It is native to northeastern North America (August–October), ranging from southern Canada to Kentucky, and as far west as the Great Plains.

== Nematode predation ==
Climacodon septentrionalis was the first observed species of fungus outside of Agaricus to secrete a toxin that it uses to immobilize and kill fungiphagous nematodes. The mycelium of this species grows secretory cells the protrude outwards and develop branches that produce the substance in small droplets. When a nematode comes in contact with a droplet, they become encased in it, and their motion is completely inhibited. Death after contact occurs within several hours, but the rate at which a nematode was decomposed varied greatly, ranging from a few weeks to several days.

==Uses==
C. septentrionalis is edible but not palatable due to its tough flesh and bitter taste.

=== Novel compounds ===
Climacodon septentrionalis produces some compounds with potential uses.

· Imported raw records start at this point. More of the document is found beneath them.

===== src/hw/adcs_tick_if.sv =====
// Interface: converter clock tick from the divider to the sequencer
`timescale 1ns/1ps
`default_nettype none
interface adcs_tick_if;
    logic [2:0] div_sel;
    logic       run;
    logic       tick;
    modport gen  (input div_sel, input run, output tick);
    modport user (output div_sel, output run, input tick);
endinterface : adcs_tick_if
`default_nettype wire


===== src/hw/adcs_clk_div.sv =====
// Converter clock divider: one tick every 2**div_sel system clocks
`timescale 1ns/1ps
`default_nettype none
module adcs_clk_div
(
    // Clock and reset
    input  wire logic  i_clk,
    input  wire logic  i_rst,
    // Tick port
    adcs_tick_if.gen   tk
);
    logic [6:0] cnt_q;
    logic [6:0] lim;

    assign lim = 7'((8'h01 << tk.div_sel) - 8'h01);
    assign tk.tick = tk.run && (cnt_q >= lim);

    always_ff @(posedge i_clk or posedge i_rst)
    begin
        if (i_rst)
            cnt_q <= 7'h00;
        else if (!tk.run || tk.tick)
            cnt_q <= 7'h00;
        else
            cnt_q <= cnt_q + 7'h01;
    end
endmodule : adcs_clk_div
`default_nettype wire


===== src/hw/adcs_seq.sv =====
// Conversion sequencer top: registers, trigger, timing, limit compare and interrupts
`timescale 1ns/1ps
`default_nettype none
//////////////////////////////////////////////////////////////////////////////
// Function
// - Source 000 or 100..111 selects external channel from channel field.
// - Source 001 selects amplifier output and disconnects all external channels.
// - High/low limit enables choose which compare outcome raises limit interrupt.
// - Trigger source bit picks software start bit or PWM trigger.
// - Format bit sets alignment of result and boundary registers.
// - Start high resets converter; falling start begins conversion.
// - PWM launch uses delayed start enable and trigger delay register.
// - Busy high during conversion, low on completion, result then readable.
// - After amplifier conversion compare result with boundaries, flag on hit.
// - Interrupt reaches processor only with global, event and multifunction enables.
// - Compare result sets limit flag, pollable without interrupts.
// - Clearing power enable powers down converter circuitry.
// - Result is 12 bits, full scale all ones.
// - Conversion takes 16 converter clocks: 4 sampling, 12 converting.
// - Clock select divides system clock by two to field value.
module adcs_seq
    import adcs_pkg::*;
#(
    parameter int CHAN_COUNT = 16
)
(
    // Clock and reset
    input  wire logic                          i_clk,
    input  wire logic                          i_rst,
    // Register port
    input  wire logic [3:0]                    i_addr,
    input  wire logic [7:0]                    i_wdata,
    input  wire logic                          i_wr,
    input  wire logic                          i_rd,
    output logic      [7:0]                    o_rdata,
    // PWM trigger pin
    input  wire logic                          i_pwm_trig,
    // Analog core
    input  wire logic [adcs_pkg::RESULT_WIDTH-1:0] i_core_data,
    output logic                               o_core_power,
    output logic                               o_core_reset,
    output logic                               o_core_sample,
    output logic                               o_amp_select,
    output logic      [CHAN_COUNT-1:0]         o_chan_enable,
    // Interrupt
    output logic                               o_irq
);
    import adcs_pkg::*;

    //////////////////////////////////////////////////////////////////////////
    // Registers
    logic [7:0]  status_control_q;
    logic [7:0]  clock_source_q;
    logic [7:0]  control_one_q;
    logic [7:0]  control_two_q;
    logic [7:0]  delay_q;
    logic [11:0] result_q;
    logic [11:0] limit_high_q;
    logic [11:0] limit_low_q;
    logic [1:0]  irq_status_q;
    logic [3:0]  irq_enable_q;
    logic        busy_q;
    logic        amp_conv_q;
    adcs_state_t state_q;
    logic [4:0]  period_q;
    logic [7:0]  delay_cnt_q;
    logic        pwm_s1_q;
    logic        pwm_s2_q;
    logic        pwm_prev_q;
    logic [7:0]  rdata_q;

    logic        power;
    logic        start_bit;
    logic [2:0]  src_sel;
    logic        amp_sel;
    logic        ground_sel;
    logic        trig_pwm;
    logic        format_left;
    logic        pwm_rise;
    logic        sw_launch;
    logic        launch;
    logic        done;
    logic        limit_hit;
    logic        set_conv;
    logic        set_limit;

    adcs_tick_if tk ();

    //////////////////////////////////////////////////////////////////////////
    // Alignment helpers
    function automatic logic [7:0] align_high(input logic [11:0] v, input logic left);
        align_high = left ? v[11:4] : {4'h0, v[11:8]};
    endfunction : align_high

    function automatic logic [7:0] align_low(input logic [11:0] v, input logic left);
        align_low = left ? {v[3:0], 4'h0} : v[7:0];
    endfunction : align_low

    function automatic logic [11:0] merge_high(input logic [11:0] v, input logic [7:0] b,
                                               input logic left);
        merge_high = left ? {b, v[3:0]} : {b[3:0], v[7:0]};
    endfunction : merge_high

    function automatic logic [11:0] merge_low(input logic [11:0] v, input logic [7:0] b,
                                              input logic left);
        merge_low = left ? {v[11:4], b[7:4]} : {v[11:8], b};
    endfunction : merge_low

    //////////////////////////////////////////////////////////////////////////
    // Field decode
    assign power       = status_control_q[BIT_POWER];
    assign start_bit   = status_control_q[BIT_START];
    assign src_sel     = clock_source_q[BIT_SRC_MSB:BIT_SRC_LSB];
    assign amp_sel     = (src_sel == SRC_AMPLIFIER);
    assign ground_sel  = (src_sel == SRC_GROUND_LO) || (src_sel == SRC_GROUND_HI);
    assign trig_pwm    = control_two_q[BIT_TRIG_SRC];
    assign format_left = !control_two_q[BIT_FORMAT];

    //////////////////////////////////////////////////////////////////////////
    // Input routing
    always_comb
    begin
        o_chan_enable = '0;
        if (power && !amp_sel && !ground_sel)
            o_chan_enable[status_control_q[BIT_CHAN_MSB:0]] = 1'b1;
    end
    assign o_amp_select = power && amp_sel;
    assign o_core_power = power;
    assign o_core_reset = !power || (start_bit && !trig_pwm);
    assign o_core_sample = (state_q == ADCS_RUN) && (period_q < 5'(SAMPLE_PERIODS));

    //////////////////////////////////////////////////////////////////////////
    // Converter clock
    assign tk.div_sel = clock_source_q[BIT_DIV_MSB:0];
    assign tk.run     = (state_q == ADCS_RUN);

    adcs_clk_div u_div
    (
        .i_clk (i_clk),
        .i_rst (i_rst),
        .tk    (tk)
    );

    //////////////////////////////////////////////////////////////////////////
    // Trigger
    always_ff @(posedge i_clk or posedge i_rst)
    begin
        if (i_rst)
        begin
            pwm_s1_q   <= 1'b0;
            pwm_s2_q   <= 1'b0;
            pwm_prev_q <= 1'b0;
        end
        else
        begin
            pwm_s1_q   <= i_pwm_trig;
            pwm_s2_q   <= pwm_s1_q;
            pwm_prev_q <= pwm_s2_q;
        end
    end

    assign pwm_rise  = pwm_s2_q && !pwm_prev_q && trig_pwm && power;
    assign sw_launch = !trig_pwm && power && i_wr && (i_addr == ADDR_STATUS_CONTROL)
                       && start_bit && !i_wdata[BIT_START];
    assign launch    = sw_launch;
    assign done      = (state_q == ADCS_RUN) && tk.tick
                       && (period_q == 5'(TOTAL_PERIODS - 1));

    //////////////////////////////////////////////////////////////////////////
    // Sequencer
    always_ff @(posedge i_clk or posedge i_rst)
    begin
        if (i_rst)
        begin
            state_q     <= ADCS_IDLE;
            period_q    <= 5'h00;
            delay_cnt_q <= 8'h00;
            busy_q      <= 1'b0;
            amp_conv_q  <= 1'b0;
        end
        else if (!power || (start_bit && !trig_pwm && !sw_launch))
        begin
            state_q  <= ADCS_IDLE;
            period_q <= 5'h00;
            busy_q   <= 1'b0;
        end
        else
        begin
            case (state_q)
                ADCS_IDLE:
                begin
                    period_q <= 5'h00;
                    if (launch)
                    begin
                        state_q    <= ADCS_RUN;
                        busy_q     <= 1'b1;
                        amp_conv_q <= amp_sel;
                    end
                    else if (pwm_rise)
                    begin
                        amp_conv_q <= amp_sel;
                        busy_q     <= 1'b1;
                        if (control_two_q[BIT_DELAY_EN] && delay_q != 8'h00)
                        begin
                            state_q     <= ADCS_DELAY;
                            delay_cnt_q <= delay_q;
                        end
                        else
                            state_q <= ADCS_RUN;
                    end
                end
                ADCS_DELAY:
                begin
                    if (delay_cnt_q == 8'h01)
                        state_q <= ADCS_RUN;
                    delay_cnt_q <= delay_cnt_q - 8'h01;
                end
                ADCS_RUN:
                begin
                    if (tk.tick)
                        period_q <= period_q + 5'h01;
                    if (done)
                    begin
                        state_q <= ADCS_IDLE;
                        busy_q  <= 1'b0;
                    end
                end
                default:
                    state_q <= ADCS_IDLE;
            endcase
        end
    end

    //////////////////////////////////////////////////////////////////////////
    // Result and limit compare
    always_ff @(posedge i_clk or posedge i_rst)
    begin
        if (i_rst)
            result_q <= 12'h000;
        else if (done)
            result_q <= i_core_data;
    end

    assign limit_hit = done && amp_conv_q
                       && ((control_one_q[BIT_HIGH_EN] && i_core_data > limit_high_q)
                       ||  (control_one_q[BIT_LOW_EN]  && i_core_data < limit_low_q));
    assign set_conv  = done;
    assign set_limit = limit_hit;

    //////////////////////////////////////////////////////////////////////////
    // Register writes

    always_ff @(posedge i_clk or posedge i_rst)
    begin
        if (i_rst)
        begin
            status_control_q <= 8'h00;
            clock_source_q   <= 8'h00;
            control_one_q    <= 8'h00;
            control_two_q    <= 8'h00;
            delay_q          <= 8'h00;
            limit_high_q     <= FULL_SCALE;
            limit_low_q      <= 12'h000;
            irq_enable_q     <= 4'h0;
        end
        else if (i_wr)
        begin
            if (i_addr == ADDR_STATUS_CONTROL)
                status_control_q <= i_wdata & ~(8'h01 << BIT_BUSY);
            else if (i_addr == ADDR_CLOCK_SOURCE)
                clock_source_q <= i_wdata;
            else if (i_addr == ADDR_CONTROL_ONE)
                control_one_q <= i_wdata;
            else if (i_addr == ADDR_CONTROL_TWO)
                control_two_q <= i_wdata;
            else if (i_addr == ADDR_DELAY)
                delay_q <= i_wdata;
            else if (i_addr == ADDR_LIMIT_HIGH_H)
                limit_high_q <= merge_high(limit_high_q, i_wdata, format_left);
            else if (i_addr == ADDR_LIMIT_HIGH_L)
                limit_high_q <= merge_low(limit_high_q, i_wdata, format_left);
            else if (i_addr == ADDR_LIMIT_LOW_H)
                limit_low_q <= merge_high(limit_low_q, i_wdata, format_left);
            else if (i_addr == ADDR_LIMIT_LOW_L)
                limit_low_q <= merge_low(limit_low_q, i_wdata, format_left);
            else if (i_addr == ADDR_IRQ_ENABLE)
                irq_enable_q <= i_wdata[3:0];
        end
    end

    //////////////////////////////////////////////////////////////////////////
    // Sticky flags: set wins over write-one-to-clear
    always_ff @(posedge i_clk or posedge i_rst)
    begin
        if (i_rst)
            irq_status_q <= 2'h0;
        else
        begin
            if (set_conv)
                irq_status_q[BIT_IRQ_CONV] <= 1'b1;
            else if (i_wr && i_addr == ADDR_IRQ_STATUS && i_wdata[BIT_IRQ_CONV])
                irq_status_q[BIT_IRQ_CONV] <= 1'b0;
            if (set_limit)
                irq_status_q[BIT_IRQ_LIMIT] <= 1'b1;
            else if (i_wr && i_addr == ADDR_IRQ_STATUS && i_wdata[BIT_IRQ_LIMIT])
                irq_status_q[BIT_IRQ_LIMIT] <= 1'b0;
        end
    end

    assign o_irq = irq_enable_q[BIT_IRQ_GLOBAL] && irq_enable_q[BIT_IRQ_MULTI]
                   && |(irq_status_q & irq_enable_q[1:0]);

    //////////////////////////////////////////////////////////////////////////
    // Register reads
    always_ff @(posedge i_clk or posedge i_rst)
    begin
        if (i_rst)
            rdata_q <= 8'h00;
        else if (!i_rd)
            rdata_q <= 8'h00;
        else if (i_addr == ADDR_STATUS_CONTROL)
            rdata_q <= (status_control_q & ~(8'h01 << BIT_BUSY))
                       | (8'(busy_q) << BIT_BUSY);
        else if (i_addr == ADDR_CLOCK_SOURCE)
            rdata_q <= clock_source_q;
        else if (i_addr == ADDR_CONTROL_ONE)
            rdata_q <= control_one_q;
        else if (i_addr == ADDR_CONTROL_TWO)
            rdata_q <= control_two_q;
        else if (i_addr == ADDR_DELAY)
            rdata_q <= delay_q;
        else if (i_addr == ADDR_RESULT_HIGH)
            rdata_q <= align_high(result_q, format_left);
        else if (i_addr == ADDR_RESULT_LOW)
            rdata_q <= align_low(result_q, format_left);
        else if (i_addr == ADDR_LIMIT_HIGH_H)
            rdata_q <= align_high(limit_high_q, format_left);
        else if (i_addr == ADDR_LIMIT_HIGH_L)
            rdata_q <= align_low(limit_high_q, format_left);
        else if (i_addr == ADDR_LIMIT_LOW_H)
            rdata_q <= align_high(limit_low_q, format_left);
        else if (i_addr == ADDR_LIMIT_LOW_L)
            rdata_q <= align_low(limit_low_q, format_left);
        else if (i_addr == ADDR_IRQ_STATUS)
            rdata_q <= {6'h00, irq_status_q};
        else if (i_addr == ADDR_IRQ_ENABLE)
            rdata_q <= {4'h0, irq_enable_q};
        else
            rdata_q <= 8'h00;
    end

    assign o_rdata = rdata_q;

endmodule : adcs_seq
`default_nettype wire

Esters are natural or synthetic, fragrant compounds that can be found in perfumes and flavorings, or used in paints, solvents, insecticides, and more. The mycelium of this species produces esters that could be used in perfumes. The compound furaneol is a commonly used in the cooking industry as a flavoring, with different forms having tastes ranging from a strawberry or pineapple to a caramel or honey flavor. The furaneol found in C. septentrionalis is extracted from its fruiting bodies, and has a strawberry-like flavor and taste.